WORK REQUEST — Where a line of the following data contains the string "else", include it in the tally. Report the total alone.

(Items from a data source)
————————

<file path="config.mk">
export PLATFORM = sky130hd
export DESIGN_NAME = instruction_fetch_unit
export DESIGN_NICKNAME = d
export VERILOG_FILES = /design/src/rtl/cpu_pkg.sv /design/src/rtl/pc_counter.sv /design/src/rtl/instruction_fetch_unit.sv
export SDC_FILE = /design/constraint.sdc
export NUM_CORES = 1
export LEC_CHECK = 0
export CAP_MARGIN = 40
export CELL_PAD_IN_SITES_DETAIL_PLACEMENT = 0
export CELL_PAD_IN_SITES_GLOBAL_PLACEMENT = 1
export CORE_ASPECT_RATIO = 1.75
export CORE_MARGIN = 2
export CORE_UTILIZATION = 25
export CTS_CLUSTER_DIAMETER = 50
export CTS_CLUSTER_SIZE = 8
export DETAILED_ROUTE_END_ITERATION = 12
export PLACE_DENSITY_LB_ADDON = 0.1
export SYNTH_ARGS = -nofsm -noshare
export SYNTH_HDL_FRONTEND = slang
export SYNTH_HIERARCHICAL = 1
export SYNTH_SLANG_ARGS = --single-unit
</file>
<file path="constraint.sdc">
create_clock -name clk -period 6.1 [get_ports clk]
set_input_delay 1.22 -clock clk [delete_from_list [all_inputs] [get_ports clk]]
set_output_delay 1.22 -clock clk [all_outputs]
set_load 0.02 [all_outputs]
</file>
<file path="src/rtl/cpu_pkg.sv">
// Shared CPU definitions: bus widths, instruction encoding constants and the
// fetch state type used by the instruction front end and the control unit.
package cpu_pkg;

   localparam int          ADDR_W_DEF   = 8;
   localparam int          WORD_W_DEF   = 24;
   localparam int          TIMEOUT_DEF  = 15;
   localparam logic [7:0]  RESET_PC_DEF = 8'h00;

   // Word substituted for a fetch that never got an ack
   localparam logic [23:0] NOP_WORD = 24'h000000;

   localparam logic [7:0] OP_NOP  = 8'h00;
   localparam logic [7:0] OP_LOAD = 8'h01;
   localparam logic [7:0] OP_STORE = 8'h02;
   localparam logic [7:0] OP_ADD  = 8'h03;
   localparam logic [7:0] OP_SUB  = 8'h04;
   localparam logic [7:0] OP_JMP  = 8'h05;
   localparam logic [7:0] OP_CALL = 8'h06;
   localparam logic [7:0] OP_RET  = 8'h07;
   localparam logic [7:0] OP_HALT = 8'hFF;

   typedef enum logic [1:0] {
      IDLE = 2'd0,
      REQ  = 2'd1,
      DONE = 2'd2
   } fetch_state_t;

endpackage

</file>
<file path="src/rtl/pc_counter.sv">
// Program counter: direct load has priority over a single-step increment that
// fires only on the rising edge of the increment level from the control unit.
module pc_counter #(
   parameter int                ADDR_W   = 8,
   parameter logic [ADDR_W-1:0] RESET_PC = '0
) (
   input  logic              clk,
   input  logic              rst,
   input  logic              pc_en,
   input  logic [ADDR_W-1:0] pc_load,
   input  logic              pc_inc,
   output logic [ADDR_W-1:0] pc,
   output logic              pc_changed
);

   logic [ADDR_W-1:0] pc_q, pc_d;
   logic              inc_prev_q, inc_prev_d;
   logic              inc_edge;

   always_comb begin
      inc_edge   = pc_inc & ~inc_prev_q;
      inc_prev_d = pc_inc;
      pc_d       = pc_q;
      pc_changed = 1'b0;
      // A load in the same cycle as an edge swallows the edge
      if (pc_en) begin
         pc_d       = pc_load;
         pc_changed = 1'b1;
      end else if (inc_edge) begin
         pc_d       = pc_q + ADDR_W'(1);
         pc_changed = 1'b1;
      end
   end

   always_ff @(posedge clk or posedge rst) begin
      if (rst) begin
         pc_q       <= RESET_PC;
         inc_prev_q <= 1'b0;
      end else begin
         pc_q       <= pc_d;
         inc_prev_q <= inc_prev_d;
      end
   end

   assign pc = pc_q;

endmodule

</file>
<file path="src/rtl/instruction_fetch_unit.sv">
// Instruction front end: owns PC, MAR and IR and runs a single-outstanding
// req/ack read of instruction memory with an ack-timeout fallback to NOP.
module instruction_fetch_unit
   import cpu_pkg::*;
#(
   parameter int                ADDR_W   = ADDR_W_DEF,
   parameter int                WORD_W   = WORD_W_DEF,
   parameter logic [ADDR_W-1:0] RESET_PC = ADDR_W'(RESET_PC_DEF),
   parameter int                TIMEOUT  = TIMEOUT_DEF
) (
   input  logic              clk,
   input  logic              rst,
   input  logic              PC_en,
   input  logic [ADDR_W-1:0] PC_load,
   input  logic              PC_inc,
   input  logic              MAR_load,
   input  logic              IR_load,
   output logic [ADDR_W-1:0] mem_addr,
   output logic              mem_rd_req,
   input  logic              mem_rd_ack,
   input  logic [WORD_W-1:0] mem_rd_data,
   output logic [WORD_W-1:0] command_word,
   output logic [ADDR_W-1:0] PC_current_value,
   output logic              ReadyRegFlag,
   output logic              fetch_err
);

   localparam int TMR_W = $clog2(TIMEOUT + 1);
   localparam logic [TMR_W-1:0] TMR_LAST = TMR_W'(TIMEOUT - 1);

   fetch_state_t      state_q, state_d;
   logic [ADDR_W-1:0] mar_q, mar_d;
   logic [WORD_W-1:0] fbuf_q, fbuf_d;
   logic [WORD_W-1:0] ir_q, ir_d;
   logic [TMR_W-1:0]  timer_q, timer_d;
   logic              rdy_q, rdy_d;
   logic              err_q, err_d;
   logic              done_q, done_d;
   logic [ADDR_W-1:0] pc;
   logic              pc_changed;

   pc_counter #(
      .ADDR_W   (ADDR_W),
      .RESET_PC (RESET_PC)
   ) u_pc (
      .clk        (clk),
      .rst        (rst),
      .pc_en      (PC_en),
      .pc_load    (PC_load),
      .pc_inc     (PC_inc),
      .pc         (pc),
      .pc_changed (pc_changed)
   );

   always_comb begin
      state_d = state_q;
      mar_d   = mar_q;
      fbuf_d  = fbuf_q;
      ir_d    = ir_q;
      timer_d = timer_q;
      rdy_d   = rdy_q;
      err_d   = err_q;
      done_d  = done_q;
      unique case (state_q)
         IDLE: begin
            // fetch_done blocks re-fetching the same PC while MAR_load stays high
            if (MAR_load && !done_q) begin
               mar_d   = pc;
               rdy_d   = 1'b1;
               timer_d = '0;
               state_d = REQ;
            end
         end
         REQ: begin
            if (mem_rd_ack) begin
               fbuf_d  = mem_rd_data;
               done_d  = 1'b1;
               timer_d = '0;
               state_d = DONE;
            end else if (timer_q == TMR_LAST) begin
               fbuf_d  = WORD_W'(NOP_WORD);
               err_d   = 1'b1;
               done_d  = 1'b1;
               timer_d = '0;
               state_d = DONE;
            end else begin
               timer_d = timer_q + TMR_W'(1);
            end
         end
         DONE: begin
            if (IR_load) begin
               ir_d    = fbuf_q;
               rdy_d   = 1'b0;
               state_d = IDLE;
            end
         end
         default: state_d = IDLE;
      endcase
      // A PC move invalidates the captured word for the next IDLE decision
      if (pc_changed) begin
         done_d = 1'b0;
      end
   end

   always_ff @(posedge clk or posedge rst) begin
      if (rst) begin
         state_q <= IDLE;
         mar_q   <= '0;
         fbuf_q  <= '0;
         ir_q    <= '0;
         timer_q <= '0;
         rdy_q   <= 1'b1;
         err_q   <= 1'b0;
         done_q  <= 1'b0;
      end else begin
         state_q <= state_d;
         mar_q   <= mar_d;
         fbuf_q  <= fbuf_d;
         ir_q    <= ir_d;
         timer_q <= timer_d;
         rdy_q   <= rdy_d;
         err_q   <= err_d;
         done_q  <= done_d;
      end
   end

   assign mem_addr         = mar_q;
   assign mem_rd_req       = (state_q == REQ);
   assign command_word     = ir_q;
   assign PC_current_value = pc;
   assign ReadyRegFlag     = rdy_q;
   assign fetch_err        = err_q;

endmodule
</file>
**config.mk**
```make
export PLATFORM = sky130hd
export DESIGN_NAME = stereo_decoder_48
export DESIGN_NICKNAME = d
export VERILOG_FILES = /design/src/rtl/stereo_pkg.sv /design/src/rtl/stereo_dec_mac.sv /design/src/rtl/stereo_decoder_48.sv
export SDC_FILE = /design/constraint.sdc
export NUM_CORES = 1
export LEC_CHECK = 0
export BUFFER_PORTS_ARGS = -buffer_cell sky130_fd_sc_hd__buf_2
export CORE_MARGIN = 3
export CORE_UTILIZATION = 65
export CTS_BUF_LIST = sky130_fd_sc_hd__clkbuf_16
export CTS_CLUSTER_DIAMETER = 50
export DETAILED_ROUTE_END_ITERATION = 10
export PLACE_DENSITY = 0.82
export RECOVER_POWER = 50
export SYNTH_ARGS = -nofsm -noshare
export SYNTH_HDL_FRONTEND = slang
export SYNTH_SLANG_ARGS = --single-unit
```
**constraint.sdc**
```tcl
create_clock -name clock -period 8.2 [get_ports clock]
set_clock_uncertainty 0.15 [all_clocks]
set_input_delay 1.23 -clock clock [delete_from_list [all_inputs] [get_ports clock]]
set_output_delay 1.23 -clock clock [all_outputs]
set_load 0.005 [all_outputs]
```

————————

ANSWER BOX — 5